I know the last advice goes against the common wisdom, but in my experience
this is so.

------
atemerev
Around 4-6 months before you'll need to run multiple copies of your services
in different servers/VMs for scaling or HA reasons.

"Multiple copies" meaning "more than 2", excluding master-slave configuration.

But at this stage, containerization is practically begging to be done,
becoming a pressing need. If you have to ask the question, it is probably too
early for that. :)

------
willvarfar
I am a bit surprised there is no mention of privilege separation and security.

------
bliti
_…yes, if your application / service has good separation of code,
configuration, and data, installs cleanly (as installer scripts can make this
whole process difficult), and features a clean communication paradigm – it
does make sense to break the application up / allocate one service per
container._

Amen. Treat your software as the sum of it's parts rather than a bunch of
parts that will do.

------
fpoling
Splitting application into containers greatly increases isolation between
components minimizing a chance of turning a bug into exploit.

For example, if a component can communicate over Unix sockets, then one can
put it into own container with networking disabled. Similarly one can
selectively choose which part of filesystem is accessible with read or read-
write access.

------
cpitman
As I read it, this blog isn't about microservices vs monoliths. Microservice
doesn't mean "more than one process" or even "very small processes".

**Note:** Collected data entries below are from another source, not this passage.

--- src/verilog/delay_locked_clock_manager.sv ---
// Delay-locked clock manager: measures the source clock and rebuilds phase,
// doubled and divided outputs from the core clock, with lock indication.
// Assumes source_clock_in is synchronous to core_clk and much slower than it.
//
// Contract
// - Default 1x outputs corrected to 50/50
// - Correction off: 1x follows source duty
// - Divided output is 1x over ratio
// - Startup hold keeps done low until locked
// - Lock holds across period drift up to 1ns
// - Lock stays asserted through legal pause
// - Flush then fill outputs around pause
// - Input phase shift reproduced one to four clocks later
// - Reset drops lock within four source cycles
// - Doubled output is 25/75 copy before lock
// - Phase outputs lag by quarter, half, three-quarters
//
// Added by the designer: the Avalon-MM slave port and the register offsets.
`timescale 1ns/1ps
module delay_locked_clock_manager
    import clock_manager_pkg::*;
#(
    parameter int PERIOD_W = 12
) (
    // Clock and reset
    input wire logic core_clk,
    input wire logic resetn,
    // Source clock and unit reset
    input wire logic source_clock_in,
    input wire logic unit_reset,
    // Rebuilt clocks
    output logic deskewed_clock_out,
    output logic quarter_phase_out,
    output logic half_phase_out,
    output logic three_quarter_phase_out,
    output logic doubled_clock_out,
    output logic divided_clock_out,
    // Status
    output logic locked,
    output logic config_done,
    // Avalon-MM slave
    input wire logic [3:0] avs_address,
    input wire logic avs_read,
    input wire logic avs_write,
    input wire logic [31:0] avs_writedata,
    output logic [31:0] avs_readdata,
    output logic avs_waitrequest
);
    import clock_manager_pkg::*;

    localparam int DIV_W = PERIOD_W + 5;

    // Control state
    logic duty_correct;
    logic startup_wait;
    logic soft_reset;
    logic [DIV_CODE_W-1:0] div_code;
    // Measurement state
    logic src_prev;
    logic [PERIOD_W-1:0] since_rise;
    logic [PERIOD_W-1:0] period_ref;
    logic [PERIOD_W-1:0] high_len;
    logic [4:0] stable_cnt;
    logic paused;
    logic [12:0] pause_cnt;
    logic [1:0] flush_cnt;
    logic [1:0] fill_cnt;
    // Output generators
    logic [PERIOD_W-1:0] ph;
    logic [DIV_W-1:0] dv_cnt;
    logic [DIV_W-1:0] div_len;
    logic src_rise;
    logic src_fall;
    logic dll_rst;
    logic out_on;
    logic [PERIOD_W-1:0] half;
    logic [PERIOD_W-1:0] quarter;
    logic [PERIOD_W-1:0] meas;
    logic meas_ok;
    logic bus_take;

    // Half-steps of the divide ratio
    function automatic logic [5:0] ratio_halves(input logic [DIV_CODE_W-1:0] code);
        unique case (divide_ratio_option_t'(code))
            DIV_1P5: ratio_halves = 6'h03;
            DIV_2: ratio_halves = 6'h04;
            DIV_2P5: ratio_halves = 6'h05;
            DIV_3: ratio_halves = 6'h06;
            DIV_4: ratio_halves = 6'h08;
            DIV_5: ratio_halves = 6'h0a;
            DIV_8: ratio_halves = 6'h10;
            DIV_16: ratio_halves = 6'h20;
        endcase
    endfunction

    // One 1x phase: position shifted back by an offset, high for half or source high time
    function automatic logic phase_level(input logic [PERIOD_W-1:0] pos,
                                         input logic [PERIOD_W-1:0] off,
                                         input logic [PERIOD_W-1:0] per,
                                         input logic dcc,
                                         input logic [PERIOD_W-1:0] hi);
        logic [PERIOD_W-1:0] p;
        p = (pos >= off) ? pos - off : pos + per - off;
        phase_level = dcc ? (p < (per >> 1)) : (p < hi);
    endfunction

    // Combined unit reset from pin and register, edges of the source
    assign dll_rst = unit_reset | soft_reset;
    assign src_rise = source_clock_in & ~src_prev;
    assign src_fall = ~source_clock_in & src_prev;
    assign half = period_ref >> 1;
    assign quarter = period_ref >> 2;
    assign meas = since_rise + 1'b1;
    assign meas_ok = (meas >= period_ref ? meas - period_ref : period_ref - meas)
                     <= PERIOD_W'(DRIFT_CYC);
    assign out_on = (flush_cnt != 2'h0 || !paused) && fill_cnt == 2'h0;
    assign div_len = DIV_W'((DIV_W'(period_ref) * DIV_W'(ratio_halves(div_code))) >> 1);
    assign bus_take = (avs_read | avs_write) & ~avs_waitrequest;

    // Source edge history
    always_ff @(posedge core_clk) begin
        if (!resetn) begin
            src_prev <= 1'b0;
        end else begin
            src_prev <= source_clock_in;
        end
    end

    // Period and high-time measurement
    always_ff @(posedge core_clk) begin
        if (!resetn || dll_rst) begin
            since_rise <= '0;
            period_ref <= '0;
            high_len <= '0;
        end else begin
            if (src_rise) begin
                since_rise <= '0;
                if (!paused && !meas_ok) begin
                    period_ref <= meas;
                end
            end else if (since_rise != {PERIOD_W{1'b1}}) begin
                since_rise <= since_rise + 1'b1;
            end
            if (src_fall && !paused) begin
                high_len <= meas;
            end
        end
    end

    // Lock acquisition; a drift within tolerance keeps the count
    always_ff @(posedge core_clk) begin
        if (!resetn || dll_rst) begin
            stable_cnt <= '0;
            locked <= 1'b0;
        end else if (paused && pause_cnt >= 13'(STOP_LIMIT_CYC)) begin
            stable_cnt <= '0;
            locked <= 1'b0;
        end else if (src_rise && !paused) begin
            if (meas_ok && period_ref != '0) begin
                if (stable_cnt != 5'(LOCK_PERIODS)) begin
                    stable_cnt <= stable_cnt + 1'b1;
                end else begin
                    locked <= 1'b1;
                end
            end else begin
                stable_cnt <= '0;
                locked <= 1'b0;
            end
        end
    end

    // Pause detection only once locked: a stale first period must not stall acquisition
    always_ff @(posedge core_clk) begin
        if (!resetn || dll_rst) begin
            paused <= 1'b0;
            pause_cnt <= '0;
        end else if (src_rise) begin
            paused <= 1'b0;
            pause_cnt <= '0;
        end else if (locked && !source_clock_in && period_ref != '0 &&
                     since_rise > period_ref + PERIOD_W'(DRIFT_CYC)) begin
            paused <= 1'b1;
            if (pause_cnt != 13'h1fff) begin
                pause_cnt <= pause_cnt + 1'b1;
            end
        end
    end

    // Flush a few output clocks at a stop, then suppress some after restart
    always_ff @(posedge core_clk) begin
        if (!resetn || dll_rst) begin
            flush_cnt <= 2'(FLUSH_PERIODS);
            fill_cnt <= '0;
        end else begin
            if (!paused) begin
                flush_cnt <= 2'(FLUSH_PERIODS);
            end else if (ph == period_ref - 1'b1 && flush_cnt != 2'h0) begin
                flush_cnt <= flush_cnt - 1'b1;
            end
            if (src_rise && paused) begin
                fill_cnt <= 2'(FILL_PERIODS);
            end else if (src_rise && fill_cnt != 2'h0) begin
                fill_cnt <= fill_cnt - 1'b1;
            end
        end
    end

    // Phase position; realigned at each source rise so shifts pass through
    always_ff @(posedge core_clk) begin
        if (!resetn || dll_rst) begin
            ph <= '0;
        end else if (src_rise || ph + 1'b1 >= period_ref) begin
            ph <= '0;
        end else begin
            ph <= ph + 1'b1;
        end
    end

    // 1x phase outputs
    always_ff @(posedge core_clk) begin
        if (!resetn || dll_rst || period_ref == '0) begin
            deskewed_clock_out <= 1'b0;
            quarter_phase_out <= 1'b0;
            half_phase_out <= 1'b0;
            three_quarter_phase_out <= 1'b0;
        end else begin
            deskewed_clock_out <= out_on &
                phase_level(ph, '0, period_ref, duty_correct, high_len);
            quarter_phase_out <= out_on &
                phase_level(ph, quarter, period_ref, duty_correct, high_len);
            half_phase_out <= out_on &
                phase_level(ph, half, period_ref, duty_correct, high_len);
            three_quarter_phase_out <= out_on &
                phase_level(ph, half + quarter, period_ref, duty_correct, high_len);
        end
    end

    // Doubled output: 25/75 copy before lock, two 50/50 pulses per period after
    always_ff @(posedge core_clk) begin
        if (!resetn || dll_rst || period_ref == '0) begin
            doubled_clock_out <= 1'b0;
        end else if (!locked) begin
            doubled_clock_out <= out_on & (ph < quarter);
        end else begin
            doubled_clock_out <= out_on &
                ((ph < quarter) | (ph >= half && ph < half + quarter));
        end
    end

    // Divided output: period scaled by the ratio, always 50/50
    always_ff @(posedge core_clk) begin
        if (!resetn || dll_rst || period_ref == '0) begin
            dv_cnt <= '0;
            divided_clock_out <= 1'b0;
        end else begin
            dv_cnt <= (dv_cnt + 1'b1 >= div_len) ? '0 : dv_cnt + 1'b1;
            divided_clock_out <= out_on & (dv_cnt < (div_len >> 1));
        end
    end

    // Configuration-done with optional hold until lock
    always_ff @(posedge core_clk) begin
        if (!resetn) begin
            config_done <= 1'b0;
        end else begin
            config_done <= ~startup_wait | locked;
        end
    end

    // Bus: one wait cycle, then answer with waitrequest low for one cycle
    always_ff @(posedge core_clk) begin
        if (!resetn) begin
            avs_waitrequest <= 1'b1;
            avs_readdata <= '0;
        end else if ((avs_read | avs_write) && avs_waitrequest) begin
            avs_waitrequest <= 1'b0;
            avs_readdata <= '0;
            if (avs_read) begin
                unique case (avs_address)
                    CTRL_OFFSET: begin
                        avs_readdata[CTRL_DUTY_BIT] <= duty_correct;
                        avs_readdata[CTRL_WAIT_BIT] <= startup_wait;
                        avs_readdata[CTRL_RESET_BIT] <= soft_reset;
                        avs_readdata[CTRL_DIV_LSB +: DIV_CODE_W] <= div_code;
                    end
                    STATUS_OFFSET: begin
                        avs_readdata[STATUS_LOCK_BIT] <= locked;
                        avs_readdata[STATUS_PAUSE_BIT] <= paused;
                        avs_readdata[STATUS_DONE_BIT] <= config_done;
                    end
                    PERIOD_OFFSET: avs_readdata[PERIOD_W-1:0] <= period_ref;
                    default: avs_readdata <= '0;
                endcase
            end
        end else begin
            avs_waitrequest <= 1'b1;
        end
    end

    // Control register write, taken at the answering edge
    always_ff @(posedge core_clk) begin
        if (!resetn) begin
            duty_correct <= CTRL_DUTY_RESET;
            startup_wait <= CTRL_WAIT_RESET;
            soft_reset <= 1'b0;
            div_code <= DIV_CODE_RESET;
        end else if (bus_take && avs_write && avs_address == CTRL_OFFSET) begin
            duty_correct <= avs_writedata[CTRL_DUTY_BIT];
            startup_wait <= avs_writedata[CTRL_WAIT_BIT];
            soft_reset <= avs_writedata[CTRL_RESET_BIT];
            div_code <= avs_writedata[CTRL_DIV_LSB +: DIV_CODE_W];
        end
    end
endmodule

From the microservice perspective a single service is supposed to be a
vertically integrated set of functionality all the way from data to the UI,
instead of horizontally segmenting API services and UI. Horizontal
segmentation doesn't give the same team-scaling benefits since it still takes
significant inter-team coordination to deliver functionality.

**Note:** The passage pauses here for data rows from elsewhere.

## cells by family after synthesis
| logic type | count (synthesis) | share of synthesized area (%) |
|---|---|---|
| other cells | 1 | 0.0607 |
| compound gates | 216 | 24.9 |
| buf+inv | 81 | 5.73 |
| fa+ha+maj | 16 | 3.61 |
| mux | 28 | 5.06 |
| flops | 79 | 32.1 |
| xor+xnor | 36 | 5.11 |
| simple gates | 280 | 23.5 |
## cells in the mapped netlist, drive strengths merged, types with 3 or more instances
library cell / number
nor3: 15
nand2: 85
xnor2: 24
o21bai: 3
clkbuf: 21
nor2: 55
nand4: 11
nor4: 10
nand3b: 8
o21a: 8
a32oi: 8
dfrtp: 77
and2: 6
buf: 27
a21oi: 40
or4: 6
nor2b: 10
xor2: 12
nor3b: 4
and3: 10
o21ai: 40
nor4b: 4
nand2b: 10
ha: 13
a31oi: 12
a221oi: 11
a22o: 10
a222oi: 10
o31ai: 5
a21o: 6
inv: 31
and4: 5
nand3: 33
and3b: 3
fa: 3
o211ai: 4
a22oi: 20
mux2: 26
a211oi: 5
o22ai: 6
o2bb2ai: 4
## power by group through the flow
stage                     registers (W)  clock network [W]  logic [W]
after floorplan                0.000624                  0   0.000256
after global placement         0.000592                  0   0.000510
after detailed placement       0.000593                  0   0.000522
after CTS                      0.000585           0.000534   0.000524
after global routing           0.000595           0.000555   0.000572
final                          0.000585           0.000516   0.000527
### config.mk
export PLATFORM = sky130hd
export DESIGN_NAME = asr_ctrl
export DESIGN_NICKNAME = d
export VERILOG_FILES = /design/src/asr_pkg.sv /design/src/asr_ctrl.sv
export SDC_FILE = /design/constraint.sdc
export NUM_CORES = 1
export LEC_CHECK = 0
export BUFFER_PORTS_ARGS = -buffer_cell sky130_fd_sc_hd__buf_2
export CORE_ASPECT_RATIO = 0.5
export CORE_MARGIN = 8
export CORE_UTILIZATION = 47
export CTS_CLUSTER_DIAMETER = 40
export DETAILED_ROUTE_END_ITERATION = 16
export PLACE_DENSITY = 0.85
export SLEW_MARGIN = 40
export SYNTH_ARGS = -nofsm -noshare
export SYNTH_HDL_FRONTEND = slang
export SYNTH_SLANG_ARGS = --single-unit
### constraint.sdc
create_clock -name clk_in -period 2.82 [get_ports clk_in]
set_clock_uncertainty 0.05 [all_clocks]
set_input_delay 0.141 -clock clk_in [delete_from_list [all_inputs] [get_ports clk_in]]
set_output_delay 0.141 -clock clk_in [all_outputs]
set_load 0.05 [all_outputs]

So the example is really a single "service" that just happens to include
multiple processes.

------
merb
Actually Microservices is also about team size. It makes no fucking sense to
break a Application into Microservices when your team consists of five
members. Actually Microservices have their place but Monoliths, too.

Also Containers will some day have their place but at the moment they are just
not ready for 70 % of the workload. it put's just too much complexity on your
system. Also Microservices add a lot of complexity, too, which is easy too
handle if your team has a certain size, but without prober tooling, management
services it's really really hard to do it.

------
zaro
Embrace madness and be honest with yourself :

Never!

Use Go and build a single static binary that does everything and f _ck this
fancy container technology , that split this into that, sandboxes it and and
other security sh_ t.

Disclaimer: I don't work at Google, RedHat, DHL or anything remotely
associated with Go, Containers , shipping.

------
exabrial
Only when you need to because it will save you time managing things. So...
this is probably never for 98% of us that aren't writing Google sized
applications.

If you have multiple applications, I'd definitely put each one in a container
to beef security up.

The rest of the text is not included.